La oscuridad de su alma arrojaba una sombra sobre todo lo que veía en las almas de otros. Cuando miraba en sus corazones, veía los recovecos más oscuros y, en consecuencia, llegó a creer que todos los seres humanos eran unos embusteros egoístas e intrigantes. Convencido de que no podía fiarse de nadie, abandonó a su amante. Y, armado con su nuevo poder, viajó a la Torre de Wayreth para someterse a la temida Prueba y continuar con sus estudios. Había huido de la torre poco antes del Cataclismo, cuando todo apuntaba a que el Príncipe de los Sacerdotes la atacaría. En la actualidad, con su regreso al límite del glaciar había logrado serle útil a Ariakas y, al mismo tiempo, se había vengado de los elfos al traicionarlos. Ahora vivía en su Palacio de Hielo solo, con la única compañía de los que merecían su confianza: los lobos blancos.
Feal-Thas sonreía para sus adentros con acritud mientras redactaba un informe que sabía que el emperador no leería jamás. Aun así, escribir esos informes mensuales era parte de sus obligaciones como Señor del Dragón y no iba a permitir que lo tildaran de negligente en su trabajo.
El lobo se acercó a él y soltó a sus pies el envoltorio de lona que llevaba. Feal-Thas le echó una ojeada desinteresada y después retomó lo que hacía.
El lobo tocó con la pata el paquete. Todos los días corría hasta el castillo del Muro de Hielo, recogía los despachos y mensajes y entregaba órdenes de Feal-Thas al comandante de la pequeña fuerza de draconianos kapaks que, renuentes, habían tomado residencia allí.
Feal-Thas le sonrió al lobo y premió al animal revolviéndole la pelambre mientras le ofrecía una tira de carne de caribú. El lobo aceptó el trato y engulló la carne de golpe, tras lo cual se sentó apoyado en las ancas y esperó por si su amo lo necesitaba para algo más.
El Señor del Dragón dejó de escribir, desenvolvió el paquete y sacó el mensaje. Le echó un vistazo, frunció el entrecejo y lo leyó con más detenimiento. Apretó los finos labios en un gesto iracundo, hizo una bola con el papel y la arrojó al otro lado de la estancia.
El lobo, pensando que era el juego que los dos practicaban a menudo, fue a recoger la «pelota» y se la llevó a Feal-Thas, soltándola a sus pies.
El elfo no pudo menos que sonreír.
—Gracias, amigo —dijo—. Me recuerdas que también yo estoy al servicio de los deseos de mi amo. ¿Te digo lo que espera mi amo de mí? Presta atención.

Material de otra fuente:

<file path="src/cpc_defines.svh">
////////////////////////////////////////////////////////////
// CPC expansion shared constants
// Bus widths, boot bank layout, Multiface ports and RAM map
////////////////////////////////////////////////////////////

`ifndef CPC_DEFINES_SVH
`define CPC_DEFINES_SVH

// Bus and download widths
`define CPC_ADDR_W      16
`define CPC_DATA_W      8
`define CPC_BOOT_A_W    23
`define CPC_DL_ADDR_W   25
`define CPC_PAGE_W      14
`define CPC_ROM_PAGES   256

// System ROM pages inside the 8 MB bank
`define CPC_PAGE_OS     9'h000
`define CPC_PAGE_BASIC  9'h100
`define CPC_PAGE_AMSDOS 9'h107
`define CPC_PAGE_MF2    9'h0FF

// Spare upper page for a malformed extension
`define CPC_PAGE_BAD    8'hEE

// Multiface Two
`define MF2_RAM_A_W     13
`define MF2_RAM_SIZE    8192
`define MF2_PORT_ON     16'hFEE8
`define MF2_PORT_OFF    16'hFEEA
`define MF2_NMI_VEC     16'h0066
`define MF2_HIDE_VEC    16'h0065

// Where captured port writes land in Multiface RAM
`define MF2_CAP_PEN_INDEX 13'h1FCF
`define MF2_CAP_PEN_BASE  13'h1F90
`define MF2_CAP_BORDER    13'h1FDF
`define MF2_CAP_MODE      13'h1FEF
`define MF2_CAP_BANKING   13'h1FFF
`define MF2_CAP_CRTC_SEL  13'h1CFF
`define MF2_CAP_CRTC_BASE 13'h1DB0
`define MF2_CAP_PPI       13'h17FF
`define MF2_CAP_UPPER_ROM 13'h1AAC

`endif

</file>
<file path="src/cpc_load_pkg.sv">
////////////////////////////////////////////////////////////
// ROM download types
// Host download byte, boot write and ROM kind
////////////////////////////////////////////////////////////

`include "cpc_defines.svh"

package cpc_load_pkg;

	// Byte offered by the host, held stable while dl_req is high
	typedef struct packed {
		logic [`CPC_DL_ADDR_W-1:0] addr;
		logic [`CPC_DATA_W-1:0]    data;
		logic [7:0]                index;
		logic [15:0]               ext;
	} dl_byte_t;

	typedef struct packed {
		logic [`CPC_BOOT_A_W-1:0] addr;
		logic [1:0]               bank;
		logic [`CPC_DATA_W-1:0]   data;
		logic                     we;
	} boot_write_t;

	typedef enum logic {
		KIND_SYSTEM,
		KIND_EXPANSION
	} rom_kind_e;

endpackage

</file>
<file path="src/rom_loader.sv">
////////////////////////////////////////////////////////////
// ROM download loader
// Maps host bytes to boot writes and tracks loaded pages
////////////////////////////////////////////////////////////

`timescale 1ns/1ps
`include "cpc_defines.svh"

module rom_loader (
	input  logic                      clk_sys,
	input  logic                      reset,
	input  logic                      dl_active,
	input  logic                      dl_req,
	input  cpc_load_pkg::dl_byte_t    dl,
	output logic                      dl_ack,
	output cpc_load_pkg::boot_write_t boot,
	output logic [`CPC_ROM_PAGES-1:0] rom_map
);

	typedef enum logic [1:0] {
		LD_IDLE,
		LD_WRITE,
		LD_ACK
	} load_state_e;

	load_state_e             state;
	cpc_load_pkg::rom_kind_e kind;
	logic                    dl_active_q;
	logic [7:0]              ext_page;

	logic                     boot_we;
	logic [`CPC_BOOT_A_W-1:0] boot_addr;
	logic [1:0]               boot_bank;
	logic [`CPC_DATA_W-1:0]   boot_data;

	logic [`CPC_DL_ADDR_W-`CPC_PAGE_W-1:0] dl_block;
	logic                     sys_valid;
	logic [8:0]               sys_page;
	logic [`CPC_BOOT_A_W-1:0] map_addr;
	logic [1:0]               map_bank;
	logic                     second_bank;

	// One hex character to {valid, nibble}
	function automatic logic [4:0] hex_nibble(input logic [7:0] c);
		if (c >= "0" && c <= "9")
			return {1'b1, c[3:0]};
		else if (c >= "A" && c <= "F")
			return {1'b1, c[3:0] + 4'd9};
		else
			return 5'd0;
	endfunction

	function automatic logic [7:0] decode_ext(input logic [15:0] ext);
		logic [4:0] hi;
		logic [4:0] lo;
		hi = hex_nibble(ext[15:8]);
		lo = hex_nibble(ext[7:0]);
		if (ext == "ZZ")
			return 8'h00;
		else if (hi[4] && lo[4])
			return {hi[3:0], lo[3:0]};
		else
			return `CPC_PAGE_BAD;
	endfunction

	////////////////////////////////////////////////////////////
	// Address mapping of the held byte
	////////////////////////////////////////////////////////////

	assign kind      = (dl.index == 8'd0) ? cpc_load_pkg::KIND_SYSTEM : cpc_load_pkg::KIND_EXPANSION;
	assign dl_block  = dl.addr[`CPC_DL_ADDR_W-1:`CPC_PAGE_W];
	assign sys_valid = (dl_block < 8);

	always_comb begin
		case (dl_block[1:0])
			2'd0:    sys_page = `CPC_PAGE_OS;
			2'd1:    sys_page = `CPC_PAGE_BASIC;
			2'd2:    sys_page = `CPC_PAGE_AMSDOS;
			default: sys_page = `CPC_PAGE_MF2;
		endcase

		if (kind == cpc_load_pkg::KIND_EXPANSION) begin
			// Upper ROMs live in the second 4 MB
			map_addr = {1'b1, ext_page + dl.addr[`CPC_PAGE_W+7:`CPC_PAGE_W],
				dl.addr[`CPC_PAGE_W-1:0]};
			map_bank = 2'd0;
		end else begin
			map_addr = {sys_page, dl.addr[`CPC_PAGE_W-1:0]};
			map_bank = {1'b0, dl_block[2]};
		end
	end

	assign second_bank = (kind == cpc_load_pkg::KIND_EXPANSION) && (boot_bank == 2'd0);

	// Page from the extension, latched as a download starts
	always_ff @(posedge clk_sys) begin
		if (reset) begin
			dl_active_q <= 1'b0;
			ext_page    <= 8'h00;
		end else begin
			dl_active_q <= dl_active;
			if (dl_active && !dl_active_q)
				ext_page <= decode_ext(dl.ext);
		end
	end

	////////////////////////////////////////////////////////////
	// Handshake and write sequencing
	////////////////////////////////////////////////////////////

	always_ff @(posedge clk_sys) begin
		if (reset) begin
			state   <= LD_IDLE;
			boot_we <= 1'b0;
			dl_ack  <= 1'b0;
			rom_map <= '0;
		end else begin
			case (state)
				LD_IDLE: begin
					if (dl_req) begin
						// Out of range system blocks only get acknowledged
						boot_we <= (kind == cpc_load_pkg::KIND_EXPANSION) || sys_valid;
						state   <= LD_WRITE;
					end
				end
				LD_WRITE: begin
					if (second_bank) begin
						rom_map[boot_addr[`CPC_PAGE_W+7:`CPC_PAGE_W]] <= 1'b1;
					end else begin
						boot_we <= 1'b0;
						dl_ack  <= 1'b1;
						state   <= LD_ACK;
					end
				end
				default: begin
					if (!dl_req) begin
						dl_ack <= 1'b0;
						state  <= LD_IDLE;
					end
				end
			endcase
		end
	end

	always_ff @(posedge clk_sys) begin
		if (state == LD_IDLE && dl_req) begin
			boot_addr <= map_addr;
			boot_bank <= map_bank;
			boot_data <= dl.data;
		end else if (state == LD_WRITE && second_bank) begin
			boot_bank <= 2'd1;
		end
	end

	assign boot = '{addr: boot_addr, bank: boot_bank, data: boot_data, we: boot_we};

endmodule

</file>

Extendió la misiva sobre el escritorio, estiró las arrugas que le había hecho y empezó a leer en voz alta. Había tomado por costumbre hablar con los lobos y sostenía con ellos conversaciones que eran monólogos en los que daba a conocer sus ideas y discutía sus planes. A Feal-Thas le gustaba decir que los lobos le parecían más inteligentes que las personas, principalmente porque nunca le llevaban la contraria.
—«El emperador Ariakas saluda al Señor del Dragón Feal-Thas, del Ejército Blanco...» bla, bla, bla...
El lobo miraba al brujo invernal con ojos relucientes y gran atención.
—«La Señora del Dragón del Ejército Azul, la Dama Azul, llegará pronto para reunirse contigo y hablar de ciertos planes que considero vitales para la marcha de la guerra. La presente es para hacerte saber que la Dama Azul goza de mi plena confianza y que la obedecerás en todo, como me obedecerías a mí.» Firmado, Ariakas, emperador de Ansalon.